North American Grain and Oilseed Review: Nearby months incur losses
WINNIPEG, Aug. 10 (MarketsFarm) – Intercontinental Exchange (ICE) canola futures saw declines in the front months on Tuesday due to shrinking crush margins weighing on values. The more deferred positions posted small gains.
Over the last week, ICE canola crush margins, as of Aug. 9, have withered from C$72.72 per tonne for November-October to C$5.35. Similarly, November-December tumbled from C$69.35/tonne to C$6.03.
The slim crush margins are a result of tightening canola supplies that have also curtailed trading volumes, which are approximately half of normal volumes.
Gains in the Chicago soy complex and European rapeseed tempered losses in canola, while little movement in Malaysian palm oil provided no firm direction.
There will be a better idea of where the canola harvest is at with the release of the weekly Manitoba crop report later this afternoon. Saskatchewan issues its report on Thursday, followed by Alberta on Friday.

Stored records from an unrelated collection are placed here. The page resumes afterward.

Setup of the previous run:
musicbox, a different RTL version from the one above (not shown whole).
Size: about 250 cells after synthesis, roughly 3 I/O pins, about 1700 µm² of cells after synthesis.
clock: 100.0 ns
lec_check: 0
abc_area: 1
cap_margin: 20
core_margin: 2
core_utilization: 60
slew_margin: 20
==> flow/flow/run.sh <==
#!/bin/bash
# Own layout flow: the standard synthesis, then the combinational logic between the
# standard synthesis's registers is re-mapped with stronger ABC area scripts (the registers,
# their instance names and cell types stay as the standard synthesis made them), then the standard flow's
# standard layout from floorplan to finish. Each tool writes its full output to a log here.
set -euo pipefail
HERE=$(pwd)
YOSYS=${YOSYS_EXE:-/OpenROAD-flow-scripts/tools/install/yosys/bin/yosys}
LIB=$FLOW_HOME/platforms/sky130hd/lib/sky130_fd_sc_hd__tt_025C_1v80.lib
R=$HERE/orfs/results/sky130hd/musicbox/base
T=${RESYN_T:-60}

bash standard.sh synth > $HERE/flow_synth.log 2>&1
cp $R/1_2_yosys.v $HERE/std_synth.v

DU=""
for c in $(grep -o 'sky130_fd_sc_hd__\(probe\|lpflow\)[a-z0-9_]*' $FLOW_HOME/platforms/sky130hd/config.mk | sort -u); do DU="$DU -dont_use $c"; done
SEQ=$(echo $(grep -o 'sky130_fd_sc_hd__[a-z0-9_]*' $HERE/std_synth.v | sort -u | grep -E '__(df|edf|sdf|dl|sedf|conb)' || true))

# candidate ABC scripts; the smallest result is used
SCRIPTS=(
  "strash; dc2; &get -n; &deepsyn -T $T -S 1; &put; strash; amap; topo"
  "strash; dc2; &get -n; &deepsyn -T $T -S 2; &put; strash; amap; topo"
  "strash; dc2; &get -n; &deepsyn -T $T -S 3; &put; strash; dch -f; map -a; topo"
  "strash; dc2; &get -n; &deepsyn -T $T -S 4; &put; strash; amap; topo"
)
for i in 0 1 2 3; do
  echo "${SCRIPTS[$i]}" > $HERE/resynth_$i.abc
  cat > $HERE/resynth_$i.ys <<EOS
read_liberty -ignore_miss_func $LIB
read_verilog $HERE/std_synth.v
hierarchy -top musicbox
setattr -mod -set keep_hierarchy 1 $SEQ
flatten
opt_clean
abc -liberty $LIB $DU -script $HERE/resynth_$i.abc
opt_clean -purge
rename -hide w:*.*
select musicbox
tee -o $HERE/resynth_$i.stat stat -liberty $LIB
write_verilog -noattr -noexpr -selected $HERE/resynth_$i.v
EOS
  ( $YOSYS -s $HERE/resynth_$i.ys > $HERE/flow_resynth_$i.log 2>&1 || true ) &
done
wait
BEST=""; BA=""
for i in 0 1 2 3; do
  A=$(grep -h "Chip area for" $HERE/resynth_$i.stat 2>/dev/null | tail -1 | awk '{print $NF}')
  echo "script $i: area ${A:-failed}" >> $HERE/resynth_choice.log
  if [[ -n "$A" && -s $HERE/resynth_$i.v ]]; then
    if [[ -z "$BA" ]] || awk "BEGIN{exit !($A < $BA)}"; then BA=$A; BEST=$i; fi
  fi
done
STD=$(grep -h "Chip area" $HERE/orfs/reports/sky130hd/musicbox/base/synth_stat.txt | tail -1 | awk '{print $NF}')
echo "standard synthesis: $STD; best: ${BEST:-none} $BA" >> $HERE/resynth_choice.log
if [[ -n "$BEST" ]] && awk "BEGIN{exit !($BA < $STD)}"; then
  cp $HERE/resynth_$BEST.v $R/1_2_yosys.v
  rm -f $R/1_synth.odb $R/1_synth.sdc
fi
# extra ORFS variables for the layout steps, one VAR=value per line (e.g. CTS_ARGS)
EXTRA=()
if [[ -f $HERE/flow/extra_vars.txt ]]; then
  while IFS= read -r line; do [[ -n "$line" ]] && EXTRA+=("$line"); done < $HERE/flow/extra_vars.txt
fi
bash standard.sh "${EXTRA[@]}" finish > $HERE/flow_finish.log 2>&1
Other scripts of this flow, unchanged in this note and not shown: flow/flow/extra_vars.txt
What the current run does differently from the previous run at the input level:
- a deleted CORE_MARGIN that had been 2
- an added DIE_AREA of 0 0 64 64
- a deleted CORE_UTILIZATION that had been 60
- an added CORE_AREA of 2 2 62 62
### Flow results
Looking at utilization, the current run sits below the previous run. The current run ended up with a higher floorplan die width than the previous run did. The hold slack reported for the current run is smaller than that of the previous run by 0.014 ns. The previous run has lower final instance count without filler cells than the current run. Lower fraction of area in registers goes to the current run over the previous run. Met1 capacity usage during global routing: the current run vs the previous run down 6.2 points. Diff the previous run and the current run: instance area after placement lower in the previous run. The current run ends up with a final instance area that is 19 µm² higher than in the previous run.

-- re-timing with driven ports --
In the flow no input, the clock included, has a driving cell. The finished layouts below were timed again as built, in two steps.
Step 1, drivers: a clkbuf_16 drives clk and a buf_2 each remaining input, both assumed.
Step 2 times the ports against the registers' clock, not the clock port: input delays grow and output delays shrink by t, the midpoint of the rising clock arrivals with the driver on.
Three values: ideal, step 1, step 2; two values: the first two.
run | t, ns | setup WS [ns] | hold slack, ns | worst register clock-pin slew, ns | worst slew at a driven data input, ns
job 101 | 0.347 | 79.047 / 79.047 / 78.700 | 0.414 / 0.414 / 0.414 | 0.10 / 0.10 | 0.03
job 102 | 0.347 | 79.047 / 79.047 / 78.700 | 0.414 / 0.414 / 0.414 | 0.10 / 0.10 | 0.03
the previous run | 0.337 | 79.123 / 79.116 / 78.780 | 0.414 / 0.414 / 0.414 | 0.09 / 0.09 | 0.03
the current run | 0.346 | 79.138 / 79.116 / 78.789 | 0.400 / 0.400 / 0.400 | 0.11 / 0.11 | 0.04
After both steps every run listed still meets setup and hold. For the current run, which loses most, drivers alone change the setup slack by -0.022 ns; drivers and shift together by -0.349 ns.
Context: an optimization exercise on an open-source flow, tuned for small area and a short achievable clock period. The choices shown serve that exercise and are no tape-out recipe. Function was checked by simulation only, so behaviour that the tests miss may differ from the original. Power is estimated from default activity; no workload was simulated.

==> design/flow/design.v <==
module dataplane_top #(
    parameter DATA_WIDTH = 64
)(
    input  logic                    clk,
    input  logic                    rst_n,
    input  logic [31:0]             AWADDR,
    input  logic [ 2:0]             AWPROT,
    input  logic                    AWVALID,
    output logic                    AWREADY,
    input  logic [31:0]             WDATA,
    input  logic [ 3:0]             WSTRB,
    input  logic                    WVALID,
    output logic                    WREADY,
    input  logic                    BREADY,
    output logic                    BVALID,
    output logic [ 1:0]             BRESP,
    input  logic [31:0]             ARADDR,
    input  logic [ 2:0]             ARPROT,
    input  logic                    ARVALID,
    output logic                    ARREADY,
    input  logic                    RREADY,
    output logic                    RVALID,
    output logic [31:0]             RDATA,
    output logic [ 1:0]             RRESP,
    input  logic                    tvalid,
    input  logic [DATA_WIDTH-1:0]   tdata,
    input  logic [DATA_WIDTH/8-1:0] tkeep,
    input  logic                    tlast,
    output logic                    tready
);
assign tready = 1'b1;
assign BRESP  = 2'b00;
assign RRESP  = 2'b00;
logic        we_r;       
logic        wdone_r;    
logic        w_ctrl;     
logic        w_ok;       
logic [31:0] wdata_r;
wire         awv   = ~AWREADY;
wire         wdv   = ~WREADY;
wire         wdone = we_r & wdone_r;
always_ff @(posedge clk or negedge rst_n) begin
    if (!rst_n) begin
        AWREADY <= 1'b1;
        WREADY  <= 1'b1;
        BVALID  <= 1'b0;
        we_r    <= 1'b0;
        wdone_r <= 1'b0;
    end
    else begin
        if (AWVALID && AWREADY) AWREADY <= 1'b0;
        if (WVALID && WREADY)   WREADY  <= 1'b0;
        if (wdone && awv && wdv) begin
            BVALID  <= 1'b1;
            AWREADY <= 1'b1;
            WREADY  <= 1'b1;
            we_r    <= 1'b0;
        end
        if (BVALID && BREADY) BVALID <= 1'b0;
        if (awv && wdv && !wdone) we_r <= 1'b1;
        wdone_r <= we_r & w_ok;
    end
end
always_ff @(posedge clk) begin
    if (AWVALID && AWREADY) begin
        w_ctrl <= (AWADDR[31:30] == 2'b00) && (AWADDR[5:2] == 4'h1);
        w_ok   <= (AWADDR[31:30] != 2'b11);
    end
    if (WVALID && WREADY) wdata_r <= WDATA;
end
logic        rv;
logic [63:0] rd;
logic [7:0]  rk;
logic        rl;
always_ff @(posedge clk or negedge rst_n) begin
    if (!rst_n) rv <= 1'b0;
    else        rv <= tvalid;
end
always_ff @(posedge clk) begin
    rd <= tdata;
    rk <= tkeep;
    rl <= tlast;
end
logic       in_pkt;
logic [6:0] off;         
wire        sop = rv & ~in_pkt;
wire [6:0]  B   = sop ? 7'd0 : off;
logic [3:0] n;
logic [2:0] q [0:7];     
always_comb begin
    q[0] = 3'd0;
    for (int l = 1; l < 8; l++) q[l] = q[l-1] + {2'b00, rk[l-1]};
    n = {1'b0, q[7]} + {3'b000, rk[7]};
end
wire [7:0] cur = {1'b0, B} + {4'b0000, n};
always_ff @(posedge clk or negedge rst_n) begin
    if (!rst_n) begin
        in_pkt <= 1'b0;
        off    <= 7'd0;
    end
    else if (rv) begin
        in_pkt <= ~rl;
        off    <= (B[6:5] == 2'b11) ? B : cur[6:0];
    end
end
logic [7:0] D [0:7];
always_comb begin
    for (int s = 0; s < 8; s++) begin
        D[s] = 8'h00;
        for (int l = 0; l < 8; l++)
            if (rk[l] && ((B[2:0] + q[l]) == s[2:0])) D[s] = D[s] | rd[l*8 +: 8];
    end
end
function automatic logic in_beat(input logic [7:0] p, input logic [6:0] b, input logic [7:0] c);
    in_beat = ({1'b0, b} <= p) && (p < c);
endfunction
logic [7:0]  eth_s [0:13];
logic [3:0]  ihl_s;
logic [7:0]  proto_s;
logic [31:0] sip_s, dip_s;
logic [15:0] udp_src_s, udp_dst_s, tcp_src_s, tcp_dst_s;
wire [3:0] ihl_eff = (ihl_s >= 4'd5) ? ihl_s : 4'd5;
wire [7:0] l4_base = 8'd14 + {2'b00, ihl_eff, 2'b00};
always_ff @(posedge clk) begin
    if (rv) begin
        for (int p = 0; p < 14; p++)
            if (in_beat(8'(p), B, cur)) eth_s[p] <= D[p % 8];
        if (in_beat(8'd14, B, cur)) ihl_s   <= D[6][3:0];
        if (in_beat(8'd23, B, cur)) proto_s <= D[7];
        for (int k = 0; k < 4; k++) begin
            if (in_beat(8'(26 + k), B, cur)) sip_s[(3-k)*8 +: 8] <= D[(26 + k) % 8];
            if (in_beat(8'(30 + k), B, cur)) dip_s[(3-k)*8 +: 8] <= D[(30 + k) % 8];
        end
    end
end
logic [7:0] l4b [0:3];
logic [3:0] l4en;
always_comb begin
    for (int k = 0; k < 4; k++) begin
        l4b[k]  = D[(6 + k + (ihl_eff[0] ? 4 : 0)) % 8];
        l4en[k] = rv && in_beat(l4_base + 8'(k), B, cur);
    end
end
always_ff @(posedge clk or negedge rst_n) begin
    if (!rst_n) begin
        udp_src_s <= '0;
        udp_dst_s <= '0;
        tcp_src_s <= '0;
        tcp_dst_s <= '0;
    end
    else begin
        if (proto_s == 8'd6) begin
            if (l4en[0]) tcp_src_s[15:8] <= l4b[0];
            if (l4en[1]) tcp_src_s[7:0]  <= l4b[1];
            if (l4en[2]) tcp_dst_s[15:8] <= l4b[2];
            if (l4en[3]) tcp_dst_s[7:0]  <= l4b[3];
        end
        if (proto_s == 8'd17) begin
            if (l4en[0]) udp_src_s[15:8] <= l4b[0];
            if (l4en[1]) udp_src_s[7:0]  <= l4b[1];
            if (l4en[2]) udp_dst_s[15:8] <= l4b[2];
            if (l4en[3]) udp_dst_s[7:0]  <= l4b[3];
        end
    end
end
wire       eth_rdy = (off >= 7'd14);
wire       ip_now  = ({1'b0, off} >= l4_base);
wire       l4_now  = ((proto_s == 8'd6)  && ({1'b0, off} >= l4_base + 8'd20)) ||
                     ((proto_s == 8'd17) && ({1'b0, off} >= l4_base + 8'd8));
logic      ip_rdy, l4_d, l4_rdy;
always_ff @(posedge clk or negedge rst_n) begin
    if (!rst_n) begin
        ip_rdy <= 1'b0;
        l4_d   <= 1'b0;
        l4_rdy <= 1'b0;
    end
    else begin
        ip_rdy <= ip_now;
        l4_d   <= l4_now;
        l4_rdy <= l4_d;
    end
end
logic ec, ic, uc, ks, is4, vfk;
wire  gen = ec && is4 && ic && uc && !ks;
always_ff @(posedge clk or negedge rst_n) begin
    if (!rst_n) begin
        ec  <= 1'b0;
        ic  <= 1'b0;
        uc  <= 1'b0;
        ks  <= 1'b0;
        is4 <= 1'b0;
        vfk <= 1'b0;
    end
    else begin
        vfk <= gen;
        if (ec && !is4) begin
            ec <= 1'b0;
            ic <= 1'b0;
            uc <= 1'b0;
        end
        if (eth_rdy && !ec) begin
            is4 <= ({eth_s[12], eth_s[13]} == 16'h0800);
            ec  <= 1'b1;
        end
        if (ip_rdy && ec && !ic) ic <= 1'b1;
        if (l4_rdy && ic && !uc) uc <= 1'b1;
        if (gen) ks <= 1'b1;
        if (!eth_rdy) begin
            ec <= 1'b0;
            ic <= 1'b0;
            uc <= 1'b0;
            ks <= 1'b0;
        end
    end
end
logic [31:0] ctrl;
logic [47:0] rf_dmac, rf_smac;
logic [15:0] rf_et;
logic [31:0] rf_sip, rf_dip;
logic [7:0]  rf_pr;
logic [31:0] rf_udp, rf_tcp;
logic [31:0] fk_sip, fk_dip;
logic [15:0] fk_sp, fk_dp;
logic        fk_tcp, fk_udp;
always_ff @(posedge clk or negedge rst_n) begin
    if (!rst_n) begin
        ctrl    <= '0;
        rf_dmac <= '0;
        rf_smac <= '0;
        rf_et   <= '0;
        rf_sip  <= '0;
        rf_dip  <= '0;
        rf_pr   <= '0;
        rf_udp  <= '0;
        rf_tcp  <= '0;
        fk_sip  <= '0;
        fk_dip  <= '0;
        fk_sp   <= '0;
        fk_dp   <= '0;
        fk_tcp  <= 1'b0;
        fk_udp  <= 1'b0;
    end
    else begin
        if (eth_rdy) begin
            rf_dmac <= {eth_s[0], eth_s[1], eth_s[2], eth_s[3], eth_s[4], eth_s[5]};
            rf_smac <= {eth_s[6], eth_s[7], eth_s[8], eth_s[9], eth_s[10], eth_s[11]};
            rf_et   <= {eth_s[12], eth_s[13]};
        end
        if (ip_rdy) begin
            rf_sip <= sip_s;
            rf_dip <= dip_s;
            rf_pr  <= proto_s;
        end
        if (l4_rdy) begin
            rf_udp <= {udp_src_s, udp_dst_s};
            rf_tcp <= {tcp_src_s, tcp_dst_s};
        end
        if (vfk) begin
            fk_sip <= sip_s;
            fk_dip <= dip_s;
            fk_udp <= (proto_s == 8'd17);
            fk_tcp <= (proto_s != 8'd17);
            fk_sp  <= (proto_s == 8'd17) ? udp_src_s : tcp_src_s;
            fk_dp  <= (proto_s == 8'd17) ? udp_dst_s : tcp_dst_s;
        end
        if (we_r && w_ctrl) ctrl <= wdata_r;
    end
end
wire [127:0] fk = {24'h0, fk_sip, fk_dip, fk_sp, fk_dp,
                   3'b000, fk_udp, 1'b0, fk_tcp, fk_tcp, fk_udp};
logic       re_r, rdone_r;
logic [3:0] raddr;
logic [31:0] rdata_r;
logic [31:0] rmux;
always_comb begin
    case (raddr)
        4'h0: rmux = 32'hDEADBEEF;
        4'h1: rmux = ctrl;
        4'h2: rmux = rf_dmac[31:0];
        4'h3: rmux = {16'h0, rf_dmac[47:32]};
        4'h4: rmux = rf_smac[31:0];
        4'h5: rmux = {16'h0, rf_smac[47:32]};
        4'h6: rmux = {16'h0, rf_et};
        4'h7: rmux = rf_sip;
        4'h8: rmux = rf_dip;
        4'h9: rmux = {24'h0, rf_pr};
        4'ha: rmux = rf_udp;
        4'hb: rmux = rf_tcp;
        4'hc: rmux = fk[31:0];
        4'hd: rmux = fk[63:32];
        4'he: rmux = fk[95:64];
        default: rmux = fk[127:96];
    endcase
end
always_ff @(posedge clk or negedge rst_n) begin
    if (!rst_n) begin
        ARREADY <= 1'b1;
        RVALID  <= 1'b0;
        RDATA   <= 32'b0;
        re_r    <= 1'b0;
        rdone_r <= 1'b0;
    end
    else begin
        re_r    <= ARVALID && ARREADY;
        rdone_r <= re_r;
        if (ARVALID && ARREADY) ARREADY <= 1'b0;
        if (rdone_r) begin
            RDATA  <= rdata_r;
            RVALID <= 1'b1;
        end
        if (RVALID && RREADY) begin
            RVALID  <= 1'b0;
            ARREADY <= 1'b1;
        end
    end
end
always_ff @(posedge clk) begin
    if (ARVALID && ARREADY) raddr <= ARADDR[5:2];
    rdata_r <= rmux;
end
endmodule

The market will be positioning ahead of Thursday’s monthly supply and demand estimates from the United States Department of Agriculture. Meanwhile, Statistics Canada is scheduled to issue its principal crop report on Aug. 30.
At mid-afternoon, the Canadian dollar was stronger with the loonie at 79.82 U.S. cents compared to Monday’s close of 79.59.
There were 13,294 contracts traded on Tuesday, which compares with Monday when 8,154 contracts changed hands. Spreading accounted for 6,248 contracts traded.
Settlement prices are in Canadian dollars per metric tonne.
Price Change
Canola Nov 878.30 dn 3.90
Jan 864.40 dn 2.40
Mar 850.00 dn 0.60
May 832.40 up 0.90
SOYBEAN futures at the Chicago Board of Trade (CBOT) were higher on Tuesday following two private sales.
The United States Department of Agriculture (USDA) reported one sale for 132,000 tonnes to China and the other for 130,000 tonnes to unknown destinations. Delivery for both is to be during the upcoming marketing year.
On Monday afternoon the USDA issued its weekly crop progress report, and for the week ending Aug. 8 soybean conditions held at 60 per cent good to excellent. Soybeans blooming reached 91 per cent and soybean setting pods were at 73 per cent.
On Thursday the department will release its August supply and demand estimates. Dr. Michael Cordonnier of Soybean and Corn Advisor Inc. stated he’s keeping his soybean yield projection at 50 bushels per acre (BPA). However, the doctor stressed more rain will be required going forward.
The Brazil oilseed processors association Abiove has projected the country’s 2021 soybean exports at 86.7 million tonnes, for a 4.6 per cent increase over 2020’s exports. Abiove has pegged Brazil soybean production at 137.5 million tonnes, for a 7.5 per cent increase over 2020. Meanwhile CONAB estimated this year’s production at 135.98 million tonnes, upping its call by 660,000 tonnes from last month.
CORN futures were slightly lower on Tuesday with a private sale and corn conditions playing off of each other.
The USDA reported a sale of 182,880 tonnes of corn to Mexico. About 83 per cent is to be delivered sometime during the 2021/22 marketing year with the balance coming in 2022/23.
The department said corn conditions improved by two points on the week at 64 per cent good to excellent. Corn silking hit 95 per cent and corn dough was at 56 per cent. The first report this year of corn dented registered at eight per cent.
Dr. Cordonnier has also kept his U.S. corn forecast at 175.5 BPA. He dropped his call on Brazil corn production to 84 million tonnes, while keeping his forecast for Argentina at 48 million.
The DTN Yield Tour estimated corn yields for Nebraska at 188 BPA, South Dakota at 143 and 120 for North Dakota.
AgRural reported the Brazil second corn harvest was behind pace at 58 per cent complete, versus 70 per cent a year ago.
WHEAT futures were higher on Tuesday, with doubled digit gains for the winter wheats and a moderate increase for spring wheat.
The USDA pegged the winter wheat harvest at 95 per cent complete, and this is the final week it will be reported. The spring wheat harvest more than doubled at 38 per cent finished.
The condition of U.S. spring wheat improved by a single point to 11 per cent good to excellent. Conversely spring wheat was at 61 per cent poor to very poor and in Washington it’s at 93 per cent poor to very poor to be the state with the worst wheat rating in the country.
Ukraine added another one million tonnes to its current wheat production, which is now at 30.5 million.
Rain was slowing the loading of vessels in France with wheat. In July only two vessels with loaded and were destined for France’s top wheat buyer Algeria, according to Refinitiv with eight ships this month either loading or were loaded.